Videoconferencing’s growing in popularity as a travel cost-saver, but with it come some new rules of etiquette.
Raising travel costs, telecommuting and international business discussions are making videoconferencing more attractive for more businesses — both large and small. It’s inexpensive and convenient when dealing with multiple schedules.
But what about potential behavior blunders when working in the virtual environment? There are obvious ones that should be followed for any meeting — whether in person or virtual — such as arriving on time and dressing appropriately.
Remind staffers in these types of meetings to:
- prepare before the meeting. This includes making sure everyone participating has the materials necessary well before the meeting. This will give them time to review the material and think of any questions they may have.
- check and adjust the equipment prior to starting the meeting. Cameras should be aimed at everyone’s face, instead of that designer suit jacket. Also make sure the microphone’s in a location away from shuffling papers but will pick voices up clearly.

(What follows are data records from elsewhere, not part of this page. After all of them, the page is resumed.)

**src/rtl/mac_inverse_div_pkg.sv**
```systemverilog
// Shared constants and types for the MAC inverse divider.
package mac_inverse_div_pkg;

  localparam int WIDTH     = 8;
  localparam int OUT_WIDTH = 2 * WIDTH;

  typedef enum logic [1:0] {
    IDLE = 2'd0,
    SUB  = 2'd1,
    DIV  = 2'd2,
    DONE = 2'd3
  } state_t;

  typedef struct packed {
    logic div_zero;
    logic underflow;
    logic overflow;
    logic exact;
  } flags_t;

endpackage

```
**src/rtl/div_step.sv**
```systemverilog
// One restoring-division step: shift in a dividend bit, subtract the divisor if it fits.
module div_step #(
  parameter int WIDTH = mac_inverse_div_pkg::WIDTH
) (
  input  logic [WIDTH:0]   i_rem,
  input  logic             i_bit,
  input  logic [WIDTH-1:0] i_div,
  output logic [WIDTH:0]   o_rem,
  output logic             o_q
);

  localparam int RW = WIDTH + 1;

  logic [WIDTH+1:0] w_shift;
  logic [WIDTH+1:0] w_div_ext;

  // The shifted remainder gets one extra bit so the compare can never wrap.
  assign w_shift   = {i_rem, i_bit};
  assign w_div_ext = {2'b00, i_div};
  assign o_q       = (w_shift >= w_div_ext);
  assign o_rem     = o_q ? RW'(w_shift - w_div_ext) : RW'(w_shift);

endmodule

```
**src/rtl/mac_inverse_div.sv**
```systemverilog
// Recovers A from DATA_IN = A*B + C as (DATA_IN - C) / B, one quotient bit per cycle.
module mac_inverse_div #(
  parameter int WIDTH     = mac_inverse_div_pkg::WIDTH,
  parameter int OUT_WIDTH = mac_inverse_div_pkg::OUT_WIDTH
) (
  input  logic                 clk,
  input  logic                 rst_n,
  input  logic                 in_valid,
  output logic                 in_ready,
  input  logic [OUT_WIDTH-1:0] DATA_IN,
  input  logic [WIDTH-1:0]     B,
  input  logic [WIDTH-1:0]     C,
  output logic                 out_valid,
  input  logic                 out_ready,
  output logic [WIDTH-1:0]     A_out,
  output logic [WIDTH-1:0]     rem_out,
  output logic                 div_zero,
  output logic                 underflow,
  output logic                 overflow,
  output logic                 exact
);

  import mac_inverse_div_pkg::*;

  localparam int               CNT_W     = $clog2(OUT_WIDTH + 1);
  localparam logic [CNT_W-1:0] LAST_STEP = CNT_W'(OUT_WIDTH - 1);

  state_t               r_state;
  logic [OUT_WIDTH-1:0] r_dividend;
  logic [WIDTH-1:0]     r_b;
  logic [WIDTH-1:0]     r_c;
  logic [WIDTH:0]       r_rem;
  logic [OUT_WIDTH-2:0] r_quot;
  logic [CNT_W-1:0]     r_cnt;
  logic                 r_out_valid;
  logic [WIDTH-1:0]     r_a_out;
  logic [WIDTH-1:0]     r_rem_out;
  flags_t               r_flags;

  logic [OUT_WIDTH:0]   w_diff;
  logic [WIDTH:0]       w_step_rem;
  logic                 w_step_q;
  logic [OUT_WIDTH-1:0] w_quot;
  logic                 w_ovf;

  // Borrow out of the extra top bit means DATA_IN < C.
  assign w_diff = {1'b0, r_dividend} - {{(OUT_WIDTH + 1 - WIDTH){1'b0}}, r_c};

  div_step #(.WIDTH(WIDTH)) u_div_step (
    .i_rem (r_rem),
    .i_bit (r_dividend[OUT_WIDTH-1]),
    .i_div (r_b),
    .o_rem (w_step_rem),
    .o_q   (w_step_q)
  );

  // Full quotient including the bit produced this cycle; its top half flags overflow.
  assign w_quot = {r_quot, w_step_q};
  assign w_ovf  = |w_quot[OUT_WIDTH-1:WIDTH];

  // Control FSM, divider datapath and registered result.
  // NOTE: non-blocking assignments throughout, so every register samples pre-edge values.
  always_ff @(posedge clk or negedge rst_n) begin
    if (!rst_n) begin
      // NOTE: datapath registers are reset too; the result must read 0 after reset.
      r_state     <= IDLE;
      r_dividend  <= '0;
      r_b         <= '0;
      r_c         <= '0;
      r_rem       <= '0;
      r_quot      <= '0;
      r_cnt       <= '0;
      r_out_valid <= 1'b0;
      r_a_out     <= '0;
      r_rem_out   <= '0;
      r_flags     <= '0;
    end else begin
      case (r_state)
        IDLE: begin
          if (in_valid) begin
            r_dividend <= DATA_IN;
            r_b        <= B;
            r_c        <= C;
            r_state    <= SUB;
          end
        end
        SUB: begin
          if (r_b == '0) begin
            r_flags     <= '{div_zero: 1'b1, underflow: 1'b0, overflow: 1'b0, exact: 1'b0};
            r_a_out     <= '0;
            r_rem_out   <= '0;
            r_out_valid <= 1'b1;
            r_state     <= DONE;
          end else if (w_diff[OUT_WIDTH]) begin
            r_flags     <= '{div_zero: 1'b0, underflow: 1'b1, overflow: 1'b0, exact: 1'b0};
            r_a_out     <= '0;
            r_rem_out   <= '0;
            r_out_valid <= 1'b1;
            r_state     <= DONE;
          end else begin
            r_dividend <= w_diff[OUT_WIDTH-1:0];
            r_rem      <= '0;
            r_quot     <= '0;
            r_cnt      <= '0;
            r_state    <= DIV;
          end
        end
        DIV: begin
          r_dividend <= r_dividend << 1;
          r_rem      <= w_step_rem;
          r_quot     <= w_quot[OUT_WIDTH-2:0];
          r_cnt      <= r_cnt + CNT_W'(1);
          if (r_cnt == LAST_STEP) begin
            r_a_out     <= w_ovf ? '1 : w_quot[WIDTH-1:0];
            r_rem_out   <= w_step_rem[WIDTH-1:0];
            r_flags     <= '{div_zero: 1'b0, underflow: 1'b0, overflow: w_ovf,
                             exact: (!w_ovf && (w_step_rem == '0))};
            r_out_valid <= 1'b1;
            r_state     <= DONE;
          end
        end
        DONE: begin
          if (out_ready) begin
            r_out_valid <= 1'b0;
            r_state     <= IDLE;
          end
        end
        default: r_state <= IDLE;
      endcase
    end
  end

  assign in_ready  = (r_state == IDLE);
  assign out_valid = r_out_valid;
  assign A_out     = r_a_out;
  assign rem_out   = r_rem_out;
  assign div_zero  = r_flags.div_zero;
  assign underflow = r_flags.underflow;
  assign overflow  = r_flags.overflow;
  assign exact     = r_flags.exact;

endmodule
```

- test the connection and be seated before the meeting’s supposed to start. It’s bad form to show up to any meeting late, and remind staffers that a videoconference is just as important as any other meeting.
- introduce yourself and others in attendance if necessary. This is often overlooked when everyone’s not in the same room. Nameplates can also come in handy if the participants don’t know each other.
- act normal and not like you’re in front of a camera. People tend to change their gestures and mannerisms when they’re in front of a camera. Encourage your staffers to look straight at the camera when speaking and use natural gestures, and
- limit movement to small gestures. Making large gestures won’t translate well via the camera. Try to stay seated for the entire meeting — take a trip to the restroom pre-meeting and have all of your papers within reach. No one will want to stare at an empty chair so remind staffers to double check that they have everything before the meeting.
Staffers should avoid:
- giving in to distractions like checking e-mail or a blackberry. It might even be a good idea for them to shut e-mail down during the meeting so they won’t be tempted to read that e-mail that just came through.
- wearing distracting clothes that are bright, have busy prints or large, shiny pieces of jewelry. The clothes will not only translate poorly via the webcam, but will be distracting to other participants. And employees who are participating may need to be reminded that their clothing choice still matters, even if other participants are only seeing them from the waist up.
- talking over other participants. Let them know that there’s probably going to be a delay and to resist the urge to fill the silence. Implementing a way for participants to signal that they wish to speak could help alleviate potential problems.
- having non-meeting conversations or looking off camera. It will make you appear uninterested in the attendees and the topic. Let staff know you won’t be available for that block of time and take care of any potential problems before the meeting.
- eating during the meeting. Sipping some water or coffee is ok, as long as it’s not every ten seconds. But eating — including gum chewing — is distracting and rude, especially since the microphone’s likely to pick up on those chewing sounds. Staffers may want to have a quick snack before the meeting to tide them over.